# Your task:
Say how many of the lines below include the word "while", and write nothing else.

Collection entries:
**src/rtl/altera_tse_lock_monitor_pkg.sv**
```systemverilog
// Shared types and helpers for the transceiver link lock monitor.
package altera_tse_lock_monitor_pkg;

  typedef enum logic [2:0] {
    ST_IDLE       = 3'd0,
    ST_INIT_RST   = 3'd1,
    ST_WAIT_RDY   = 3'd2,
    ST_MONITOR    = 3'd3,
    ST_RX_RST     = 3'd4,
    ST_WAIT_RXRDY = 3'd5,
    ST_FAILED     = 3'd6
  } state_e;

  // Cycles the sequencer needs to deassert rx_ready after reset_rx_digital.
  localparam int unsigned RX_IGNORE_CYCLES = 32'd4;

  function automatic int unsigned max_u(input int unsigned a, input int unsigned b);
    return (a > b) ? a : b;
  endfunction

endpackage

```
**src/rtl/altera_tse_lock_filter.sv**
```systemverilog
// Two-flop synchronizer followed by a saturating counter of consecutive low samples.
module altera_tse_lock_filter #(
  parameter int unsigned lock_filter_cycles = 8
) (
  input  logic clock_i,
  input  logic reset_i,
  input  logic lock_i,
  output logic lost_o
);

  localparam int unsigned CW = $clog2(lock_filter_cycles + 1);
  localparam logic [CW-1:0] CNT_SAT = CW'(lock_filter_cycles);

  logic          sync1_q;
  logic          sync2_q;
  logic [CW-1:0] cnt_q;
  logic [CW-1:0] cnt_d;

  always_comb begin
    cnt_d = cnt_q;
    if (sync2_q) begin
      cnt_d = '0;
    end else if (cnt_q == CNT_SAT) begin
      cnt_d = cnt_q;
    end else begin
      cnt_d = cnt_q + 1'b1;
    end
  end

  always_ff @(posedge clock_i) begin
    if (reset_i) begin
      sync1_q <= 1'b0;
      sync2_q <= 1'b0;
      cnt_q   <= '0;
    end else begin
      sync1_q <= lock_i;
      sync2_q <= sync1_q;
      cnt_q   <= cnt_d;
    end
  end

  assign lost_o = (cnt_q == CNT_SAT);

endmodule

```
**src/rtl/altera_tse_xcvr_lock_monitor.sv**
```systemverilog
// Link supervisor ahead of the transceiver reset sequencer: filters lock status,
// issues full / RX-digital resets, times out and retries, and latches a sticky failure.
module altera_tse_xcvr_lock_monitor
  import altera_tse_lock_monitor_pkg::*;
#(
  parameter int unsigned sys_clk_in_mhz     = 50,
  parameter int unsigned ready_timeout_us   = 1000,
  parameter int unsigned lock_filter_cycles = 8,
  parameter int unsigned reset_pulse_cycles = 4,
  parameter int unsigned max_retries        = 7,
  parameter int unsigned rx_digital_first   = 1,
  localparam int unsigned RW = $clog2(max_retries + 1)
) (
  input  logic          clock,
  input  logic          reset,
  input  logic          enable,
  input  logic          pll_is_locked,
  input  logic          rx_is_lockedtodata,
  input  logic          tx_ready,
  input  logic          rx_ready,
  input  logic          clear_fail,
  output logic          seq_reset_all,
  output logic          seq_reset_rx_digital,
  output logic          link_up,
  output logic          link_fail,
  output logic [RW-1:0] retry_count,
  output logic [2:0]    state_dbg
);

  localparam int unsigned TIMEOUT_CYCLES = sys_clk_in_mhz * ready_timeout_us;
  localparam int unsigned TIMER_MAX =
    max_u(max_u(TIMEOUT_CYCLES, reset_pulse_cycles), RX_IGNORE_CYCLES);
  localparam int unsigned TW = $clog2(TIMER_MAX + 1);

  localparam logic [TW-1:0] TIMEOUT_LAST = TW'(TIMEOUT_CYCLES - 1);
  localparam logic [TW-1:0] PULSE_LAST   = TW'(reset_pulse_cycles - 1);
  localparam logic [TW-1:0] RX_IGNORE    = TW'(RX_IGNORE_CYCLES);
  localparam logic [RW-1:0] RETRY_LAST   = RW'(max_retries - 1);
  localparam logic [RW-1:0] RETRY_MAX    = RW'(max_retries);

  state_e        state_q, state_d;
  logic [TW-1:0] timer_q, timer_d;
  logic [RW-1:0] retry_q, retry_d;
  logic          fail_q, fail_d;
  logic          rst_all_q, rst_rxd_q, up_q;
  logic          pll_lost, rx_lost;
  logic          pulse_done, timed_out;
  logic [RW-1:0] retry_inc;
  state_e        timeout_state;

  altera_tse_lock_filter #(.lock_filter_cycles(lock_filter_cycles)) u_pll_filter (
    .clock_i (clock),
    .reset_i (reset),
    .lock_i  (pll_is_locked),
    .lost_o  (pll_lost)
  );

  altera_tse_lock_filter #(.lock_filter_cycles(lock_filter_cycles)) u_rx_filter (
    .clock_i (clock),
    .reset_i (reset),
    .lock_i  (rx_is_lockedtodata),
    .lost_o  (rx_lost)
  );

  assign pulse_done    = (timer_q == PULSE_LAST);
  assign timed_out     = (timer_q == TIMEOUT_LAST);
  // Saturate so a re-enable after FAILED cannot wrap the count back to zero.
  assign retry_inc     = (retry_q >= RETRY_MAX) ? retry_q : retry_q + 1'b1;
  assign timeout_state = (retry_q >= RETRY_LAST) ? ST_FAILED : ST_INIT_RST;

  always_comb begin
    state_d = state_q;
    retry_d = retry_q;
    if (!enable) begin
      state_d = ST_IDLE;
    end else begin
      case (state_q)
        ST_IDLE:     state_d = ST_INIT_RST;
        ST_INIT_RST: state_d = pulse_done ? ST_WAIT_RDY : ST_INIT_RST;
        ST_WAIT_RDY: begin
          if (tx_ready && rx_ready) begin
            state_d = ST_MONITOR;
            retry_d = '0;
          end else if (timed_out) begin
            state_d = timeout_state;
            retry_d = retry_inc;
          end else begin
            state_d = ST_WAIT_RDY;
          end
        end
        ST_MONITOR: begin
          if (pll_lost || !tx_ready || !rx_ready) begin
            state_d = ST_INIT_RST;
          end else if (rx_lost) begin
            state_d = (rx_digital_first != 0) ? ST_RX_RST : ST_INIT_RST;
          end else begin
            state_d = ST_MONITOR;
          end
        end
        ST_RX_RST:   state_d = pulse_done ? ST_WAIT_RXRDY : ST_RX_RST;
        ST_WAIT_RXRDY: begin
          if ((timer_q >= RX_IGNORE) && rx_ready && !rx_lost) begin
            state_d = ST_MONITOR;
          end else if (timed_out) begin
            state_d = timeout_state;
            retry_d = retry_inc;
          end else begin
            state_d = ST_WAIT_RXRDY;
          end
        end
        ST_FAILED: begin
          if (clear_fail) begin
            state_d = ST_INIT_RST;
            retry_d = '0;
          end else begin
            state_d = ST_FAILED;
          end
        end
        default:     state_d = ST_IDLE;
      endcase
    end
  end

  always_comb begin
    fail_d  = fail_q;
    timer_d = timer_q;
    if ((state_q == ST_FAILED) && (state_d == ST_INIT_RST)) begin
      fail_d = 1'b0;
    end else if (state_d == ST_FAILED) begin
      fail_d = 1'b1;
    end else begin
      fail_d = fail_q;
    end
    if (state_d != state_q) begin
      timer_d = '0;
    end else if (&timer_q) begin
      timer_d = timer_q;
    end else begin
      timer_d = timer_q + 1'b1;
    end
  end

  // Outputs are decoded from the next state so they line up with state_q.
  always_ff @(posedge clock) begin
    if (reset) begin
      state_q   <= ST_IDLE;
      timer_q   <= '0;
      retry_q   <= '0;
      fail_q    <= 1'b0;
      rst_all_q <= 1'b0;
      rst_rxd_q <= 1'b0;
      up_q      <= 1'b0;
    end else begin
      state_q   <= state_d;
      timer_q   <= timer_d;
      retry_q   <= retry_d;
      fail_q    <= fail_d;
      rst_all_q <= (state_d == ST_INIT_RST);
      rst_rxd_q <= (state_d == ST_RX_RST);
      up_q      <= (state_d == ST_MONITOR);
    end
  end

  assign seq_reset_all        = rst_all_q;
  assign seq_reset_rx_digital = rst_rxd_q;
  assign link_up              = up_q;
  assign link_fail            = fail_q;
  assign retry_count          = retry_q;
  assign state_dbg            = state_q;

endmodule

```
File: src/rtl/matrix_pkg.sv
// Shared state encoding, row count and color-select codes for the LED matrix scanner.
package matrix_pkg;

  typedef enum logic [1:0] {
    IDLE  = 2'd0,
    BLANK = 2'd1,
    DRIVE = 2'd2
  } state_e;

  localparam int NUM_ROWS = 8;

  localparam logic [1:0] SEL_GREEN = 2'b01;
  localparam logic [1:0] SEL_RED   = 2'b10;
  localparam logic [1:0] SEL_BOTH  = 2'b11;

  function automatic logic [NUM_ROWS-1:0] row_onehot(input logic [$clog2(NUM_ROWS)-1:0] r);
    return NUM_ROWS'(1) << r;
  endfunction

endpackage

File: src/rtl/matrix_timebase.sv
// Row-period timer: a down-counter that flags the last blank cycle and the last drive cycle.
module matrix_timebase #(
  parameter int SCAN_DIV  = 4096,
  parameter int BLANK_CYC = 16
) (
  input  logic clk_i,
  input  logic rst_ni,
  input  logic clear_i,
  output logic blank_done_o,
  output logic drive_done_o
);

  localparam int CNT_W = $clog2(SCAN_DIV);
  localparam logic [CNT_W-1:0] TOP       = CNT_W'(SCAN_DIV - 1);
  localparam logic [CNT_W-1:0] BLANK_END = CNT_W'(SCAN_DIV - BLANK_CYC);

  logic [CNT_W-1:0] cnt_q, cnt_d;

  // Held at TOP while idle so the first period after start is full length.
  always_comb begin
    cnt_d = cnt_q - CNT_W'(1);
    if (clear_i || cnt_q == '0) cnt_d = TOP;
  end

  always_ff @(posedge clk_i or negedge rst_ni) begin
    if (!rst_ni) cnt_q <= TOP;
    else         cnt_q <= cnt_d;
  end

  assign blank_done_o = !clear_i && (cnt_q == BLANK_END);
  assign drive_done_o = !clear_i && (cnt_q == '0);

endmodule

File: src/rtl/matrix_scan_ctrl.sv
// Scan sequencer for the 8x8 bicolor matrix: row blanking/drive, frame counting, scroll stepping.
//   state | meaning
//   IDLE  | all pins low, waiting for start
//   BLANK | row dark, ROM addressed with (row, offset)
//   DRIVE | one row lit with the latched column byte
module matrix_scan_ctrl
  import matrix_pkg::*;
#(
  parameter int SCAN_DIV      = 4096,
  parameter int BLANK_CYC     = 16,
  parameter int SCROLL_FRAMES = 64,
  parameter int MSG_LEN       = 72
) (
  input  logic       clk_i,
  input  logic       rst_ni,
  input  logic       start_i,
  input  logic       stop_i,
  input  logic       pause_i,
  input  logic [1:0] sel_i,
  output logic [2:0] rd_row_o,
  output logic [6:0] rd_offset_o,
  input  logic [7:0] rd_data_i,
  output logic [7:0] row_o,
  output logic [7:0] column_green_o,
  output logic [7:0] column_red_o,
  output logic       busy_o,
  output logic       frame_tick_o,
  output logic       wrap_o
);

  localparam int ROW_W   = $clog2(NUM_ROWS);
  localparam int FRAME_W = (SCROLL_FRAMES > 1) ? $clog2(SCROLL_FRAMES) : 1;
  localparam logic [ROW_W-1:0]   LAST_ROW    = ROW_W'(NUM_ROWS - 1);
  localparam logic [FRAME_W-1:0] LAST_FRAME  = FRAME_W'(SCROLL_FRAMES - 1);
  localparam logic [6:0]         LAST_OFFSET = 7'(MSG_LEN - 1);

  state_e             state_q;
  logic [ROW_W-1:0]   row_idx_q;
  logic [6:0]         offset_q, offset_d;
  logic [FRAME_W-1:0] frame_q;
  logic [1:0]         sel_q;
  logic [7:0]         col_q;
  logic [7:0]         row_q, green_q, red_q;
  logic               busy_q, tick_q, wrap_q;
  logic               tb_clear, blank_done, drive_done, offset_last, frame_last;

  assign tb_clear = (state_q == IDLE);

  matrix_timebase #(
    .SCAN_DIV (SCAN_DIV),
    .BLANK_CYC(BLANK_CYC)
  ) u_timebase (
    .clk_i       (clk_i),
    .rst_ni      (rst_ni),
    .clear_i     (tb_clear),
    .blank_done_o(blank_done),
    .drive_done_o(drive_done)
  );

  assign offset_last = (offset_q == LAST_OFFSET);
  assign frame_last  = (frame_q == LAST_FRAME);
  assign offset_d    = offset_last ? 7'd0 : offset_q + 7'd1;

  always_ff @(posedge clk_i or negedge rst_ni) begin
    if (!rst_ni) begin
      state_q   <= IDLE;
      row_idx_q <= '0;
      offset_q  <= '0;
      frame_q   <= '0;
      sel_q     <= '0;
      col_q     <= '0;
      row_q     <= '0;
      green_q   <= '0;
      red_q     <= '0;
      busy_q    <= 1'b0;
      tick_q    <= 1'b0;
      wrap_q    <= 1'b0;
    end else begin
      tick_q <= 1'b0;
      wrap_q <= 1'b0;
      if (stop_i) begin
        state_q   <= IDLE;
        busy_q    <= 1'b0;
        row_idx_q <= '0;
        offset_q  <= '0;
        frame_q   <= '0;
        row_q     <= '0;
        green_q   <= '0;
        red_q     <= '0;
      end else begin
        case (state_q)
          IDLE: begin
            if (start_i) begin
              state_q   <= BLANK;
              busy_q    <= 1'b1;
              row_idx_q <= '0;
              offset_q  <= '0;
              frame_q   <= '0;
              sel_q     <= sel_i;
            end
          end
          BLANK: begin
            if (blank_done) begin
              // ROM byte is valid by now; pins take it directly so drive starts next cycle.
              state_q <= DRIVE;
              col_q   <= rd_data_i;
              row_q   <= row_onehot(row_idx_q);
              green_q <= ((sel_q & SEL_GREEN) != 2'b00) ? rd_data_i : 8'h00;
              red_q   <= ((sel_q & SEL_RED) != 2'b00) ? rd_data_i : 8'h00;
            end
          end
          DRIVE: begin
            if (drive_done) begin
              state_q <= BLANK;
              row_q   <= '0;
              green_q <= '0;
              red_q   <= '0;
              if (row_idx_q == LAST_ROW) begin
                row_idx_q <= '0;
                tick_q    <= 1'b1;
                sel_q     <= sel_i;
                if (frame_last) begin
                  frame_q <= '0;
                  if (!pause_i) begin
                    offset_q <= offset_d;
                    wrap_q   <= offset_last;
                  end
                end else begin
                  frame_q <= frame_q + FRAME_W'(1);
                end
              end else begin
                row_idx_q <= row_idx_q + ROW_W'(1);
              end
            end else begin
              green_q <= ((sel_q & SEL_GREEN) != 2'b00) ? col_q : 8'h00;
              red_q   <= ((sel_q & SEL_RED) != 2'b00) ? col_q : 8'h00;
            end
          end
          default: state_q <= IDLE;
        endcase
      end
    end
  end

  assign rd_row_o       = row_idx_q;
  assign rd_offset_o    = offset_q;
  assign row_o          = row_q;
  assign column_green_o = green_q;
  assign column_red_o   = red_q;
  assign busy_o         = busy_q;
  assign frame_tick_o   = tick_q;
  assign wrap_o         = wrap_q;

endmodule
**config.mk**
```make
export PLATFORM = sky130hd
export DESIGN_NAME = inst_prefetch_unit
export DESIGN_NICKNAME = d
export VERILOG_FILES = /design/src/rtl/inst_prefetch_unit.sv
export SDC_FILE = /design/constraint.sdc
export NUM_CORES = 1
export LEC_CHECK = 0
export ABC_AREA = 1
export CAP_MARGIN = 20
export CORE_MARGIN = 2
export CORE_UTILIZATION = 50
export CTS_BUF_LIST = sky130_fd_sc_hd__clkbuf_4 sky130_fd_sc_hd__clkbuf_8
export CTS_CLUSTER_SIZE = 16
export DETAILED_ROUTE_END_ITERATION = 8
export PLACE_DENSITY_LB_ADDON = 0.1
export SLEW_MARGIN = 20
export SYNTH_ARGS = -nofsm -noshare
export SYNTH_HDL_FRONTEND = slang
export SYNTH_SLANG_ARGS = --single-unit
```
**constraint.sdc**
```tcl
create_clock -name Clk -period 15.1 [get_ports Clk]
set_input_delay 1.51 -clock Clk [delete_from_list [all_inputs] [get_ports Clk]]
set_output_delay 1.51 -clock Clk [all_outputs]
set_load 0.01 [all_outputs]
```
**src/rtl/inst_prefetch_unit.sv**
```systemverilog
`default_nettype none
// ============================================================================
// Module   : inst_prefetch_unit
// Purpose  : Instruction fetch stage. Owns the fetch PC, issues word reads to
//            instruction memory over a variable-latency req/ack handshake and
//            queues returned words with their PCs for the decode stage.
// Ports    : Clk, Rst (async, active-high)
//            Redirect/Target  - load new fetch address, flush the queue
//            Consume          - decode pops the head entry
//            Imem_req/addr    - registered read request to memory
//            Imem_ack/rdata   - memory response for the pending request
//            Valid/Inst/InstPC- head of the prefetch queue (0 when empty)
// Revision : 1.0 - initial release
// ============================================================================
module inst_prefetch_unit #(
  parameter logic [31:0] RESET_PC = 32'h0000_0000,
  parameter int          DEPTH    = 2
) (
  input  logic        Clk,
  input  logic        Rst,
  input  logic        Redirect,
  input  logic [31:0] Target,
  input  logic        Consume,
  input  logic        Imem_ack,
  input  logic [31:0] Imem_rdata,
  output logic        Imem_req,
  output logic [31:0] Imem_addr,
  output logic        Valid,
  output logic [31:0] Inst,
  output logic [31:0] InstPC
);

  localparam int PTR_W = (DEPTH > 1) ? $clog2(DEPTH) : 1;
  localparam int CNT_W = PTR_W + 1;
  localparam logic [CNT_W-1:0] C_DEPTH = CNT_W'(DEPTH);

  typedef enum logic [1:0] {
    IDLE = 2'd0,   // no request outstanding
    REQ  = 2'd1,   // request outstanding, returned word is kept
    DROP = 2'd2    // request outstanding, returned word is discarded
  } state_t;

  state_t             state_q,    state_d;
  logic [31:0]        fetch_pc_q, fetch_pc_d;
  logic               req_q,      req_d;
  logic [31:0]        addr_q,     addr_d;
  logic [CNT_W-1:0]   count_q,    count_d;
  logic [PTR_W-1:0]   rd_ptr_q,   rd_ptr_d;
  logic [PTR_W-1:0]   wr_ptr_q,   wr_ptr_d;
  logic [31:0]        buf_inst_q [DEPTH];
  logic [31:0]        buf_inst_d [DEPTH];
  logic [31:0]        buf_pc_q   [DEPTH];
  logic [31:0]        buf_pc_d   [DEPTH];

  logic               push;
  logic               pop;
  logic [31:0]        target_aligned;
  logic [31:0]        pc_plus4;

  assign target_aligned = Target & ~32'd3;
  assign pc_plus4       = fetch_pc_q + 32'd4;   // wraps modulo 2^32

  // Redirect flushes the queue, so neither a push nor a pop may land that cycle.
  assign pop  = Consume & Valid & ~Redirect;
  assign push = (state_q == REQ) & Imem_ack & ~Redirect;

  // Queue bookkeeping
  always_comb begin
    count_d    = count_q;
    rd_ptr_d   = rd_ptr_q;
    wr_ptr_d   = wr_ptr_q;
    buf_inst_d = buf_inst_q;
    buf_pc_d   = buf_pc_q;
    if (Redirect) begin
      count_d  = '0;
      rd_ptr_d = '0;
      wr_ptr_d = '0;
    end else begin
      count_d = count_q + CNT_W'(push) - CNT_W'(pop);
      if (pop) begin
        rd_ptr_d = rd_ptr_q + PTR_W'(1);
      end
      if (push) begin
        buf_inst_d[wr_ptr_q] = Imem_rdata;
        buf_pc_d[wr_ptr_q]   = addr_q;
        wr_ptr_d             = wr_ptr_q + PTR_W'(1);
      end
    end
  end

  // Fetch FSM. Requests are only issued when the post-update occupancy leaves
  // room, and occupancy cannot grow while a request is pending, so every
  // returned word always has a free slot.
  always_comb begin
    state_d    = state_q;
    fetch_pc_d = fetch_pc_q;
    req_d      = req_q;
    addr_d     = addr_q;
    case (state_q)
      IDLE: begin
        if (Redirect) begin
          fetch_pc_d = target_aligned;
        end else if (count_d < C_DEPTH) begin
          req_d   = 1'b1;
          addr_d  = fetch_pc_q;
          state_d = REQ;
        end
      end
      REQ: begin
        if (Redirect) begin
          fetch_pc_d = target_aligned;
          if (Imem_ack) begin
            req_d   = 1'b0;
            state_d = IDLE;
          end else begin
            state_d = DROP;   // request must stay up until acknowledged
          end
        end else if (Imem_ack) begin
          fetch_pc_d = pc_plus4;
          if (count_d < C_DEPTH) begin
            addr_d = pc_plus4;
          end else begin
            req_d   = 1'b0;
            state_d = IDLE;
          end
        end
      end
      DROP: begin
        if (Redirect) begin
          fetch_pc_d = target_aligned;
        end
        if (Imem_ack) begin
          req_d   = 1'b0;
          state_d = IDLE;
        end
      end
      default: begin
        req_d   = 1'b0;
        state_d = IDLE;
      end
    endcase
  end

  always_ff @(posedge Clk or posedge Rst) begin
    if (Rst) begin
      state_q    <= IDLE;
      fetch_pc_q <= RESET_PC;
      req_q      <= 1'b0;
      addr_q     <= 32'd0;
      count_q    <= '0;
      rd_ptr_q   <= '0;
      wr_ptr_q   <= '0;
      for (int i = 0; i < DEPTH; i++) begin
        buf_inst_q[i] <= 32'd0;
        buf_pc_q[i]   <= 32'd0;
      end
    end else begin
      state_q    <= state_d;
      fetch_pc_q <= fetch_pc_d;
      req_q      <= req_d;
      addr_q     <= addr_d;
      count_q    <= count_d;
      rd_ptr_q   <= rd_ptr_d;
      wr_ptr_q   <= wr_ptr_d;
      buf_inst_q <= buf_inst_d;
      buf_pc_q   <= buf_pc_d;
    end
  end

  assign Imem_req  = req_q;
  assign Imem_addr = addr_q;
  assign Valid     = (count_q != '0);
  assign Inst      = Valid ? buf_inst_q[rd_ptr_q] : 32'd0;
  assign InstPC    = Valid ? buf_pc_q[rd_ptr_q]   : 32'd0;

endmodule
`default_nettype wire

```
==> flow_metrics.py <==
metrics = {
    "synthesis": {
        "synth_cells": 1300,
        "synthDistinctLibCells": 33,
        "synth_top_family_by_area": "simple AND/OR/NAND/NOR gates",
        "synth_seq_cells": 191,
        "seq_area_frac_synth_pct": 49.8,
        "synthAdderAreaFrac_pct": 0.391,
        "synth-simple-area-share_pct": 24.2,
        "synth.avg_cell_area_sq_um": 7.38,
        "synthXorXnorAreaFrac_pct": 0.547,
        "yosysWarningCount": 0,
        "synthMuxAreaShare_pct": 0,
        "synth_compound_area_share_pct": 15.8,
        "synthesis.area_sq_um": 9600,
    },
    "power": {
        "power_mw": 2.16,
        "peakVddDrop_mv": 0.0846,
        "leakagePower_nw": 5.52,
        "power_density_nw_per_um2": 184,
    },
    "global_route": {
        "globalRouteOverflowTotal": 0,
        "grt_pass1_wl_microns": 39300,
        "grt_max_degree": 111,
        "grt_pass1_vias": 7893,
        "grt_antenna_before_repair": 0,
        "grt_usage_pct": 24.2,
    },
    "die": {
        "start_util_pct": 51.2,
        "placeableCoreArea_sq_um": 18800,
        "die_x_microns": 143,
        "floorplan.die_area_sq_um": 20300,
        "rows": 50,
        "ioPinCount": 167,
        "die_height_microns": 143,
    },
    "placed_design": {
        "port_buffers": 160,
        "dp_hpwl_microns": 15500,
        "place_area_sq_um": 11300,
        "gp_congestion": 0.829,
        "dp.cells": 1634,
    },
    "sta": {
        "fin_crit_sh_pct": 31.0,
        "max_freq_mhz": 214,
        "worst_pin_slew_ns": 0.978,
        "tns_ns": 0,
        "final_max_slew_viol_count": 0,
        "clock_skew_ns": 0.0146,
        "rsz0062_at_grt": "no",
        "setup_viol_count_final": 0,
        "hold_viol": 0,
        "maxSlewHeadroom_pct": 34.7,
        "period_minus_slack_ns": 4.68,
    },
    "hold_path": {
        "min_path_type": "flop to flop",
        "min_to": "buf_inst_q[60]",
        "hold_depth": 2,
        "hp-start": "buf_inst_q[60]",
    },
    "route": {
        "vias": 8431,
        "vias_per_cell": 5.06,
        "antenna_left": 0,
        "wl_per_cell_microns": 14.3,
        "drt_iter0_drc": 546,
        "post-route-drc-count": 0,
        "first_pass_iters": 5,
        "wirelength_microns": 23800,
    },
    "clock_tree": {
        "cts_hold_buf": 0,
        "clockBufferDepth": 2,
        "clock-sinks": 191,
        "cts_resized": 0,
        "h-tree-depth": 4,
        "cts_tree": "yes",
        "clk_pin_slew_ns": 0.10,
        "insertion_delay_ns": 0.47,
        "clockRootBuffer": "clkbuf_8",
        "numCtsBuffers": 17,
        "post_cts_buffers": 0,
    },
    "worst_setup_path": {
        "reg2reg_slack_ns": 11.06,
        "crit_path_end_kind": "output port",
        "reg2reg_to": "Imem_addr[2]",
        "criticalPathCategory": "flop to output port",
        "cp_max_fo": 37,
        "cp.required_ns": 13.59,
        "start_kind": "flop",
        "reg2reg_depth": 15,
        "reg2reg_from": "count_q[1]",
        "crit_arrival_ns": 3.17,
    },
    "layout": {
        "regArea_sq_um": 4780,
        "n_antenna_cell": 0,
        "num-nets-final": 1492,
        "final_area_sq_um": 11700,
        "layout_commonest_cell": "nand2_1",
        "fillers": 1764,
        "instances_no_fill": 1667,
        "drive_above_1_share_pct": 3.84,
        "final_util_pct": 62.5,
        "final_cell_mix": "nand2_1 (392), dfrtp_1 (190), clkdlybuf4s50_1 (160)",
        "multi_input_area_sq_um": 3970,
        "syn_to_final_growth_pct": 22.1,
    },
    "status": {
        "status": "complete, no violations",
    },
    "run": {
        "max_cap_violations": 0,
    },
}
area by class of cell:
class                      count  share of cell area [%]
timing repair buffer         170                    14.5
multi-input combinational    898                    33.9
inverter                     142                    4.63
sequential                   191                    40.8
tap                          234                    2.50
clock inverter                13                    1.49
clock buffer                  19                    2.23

# Result:
2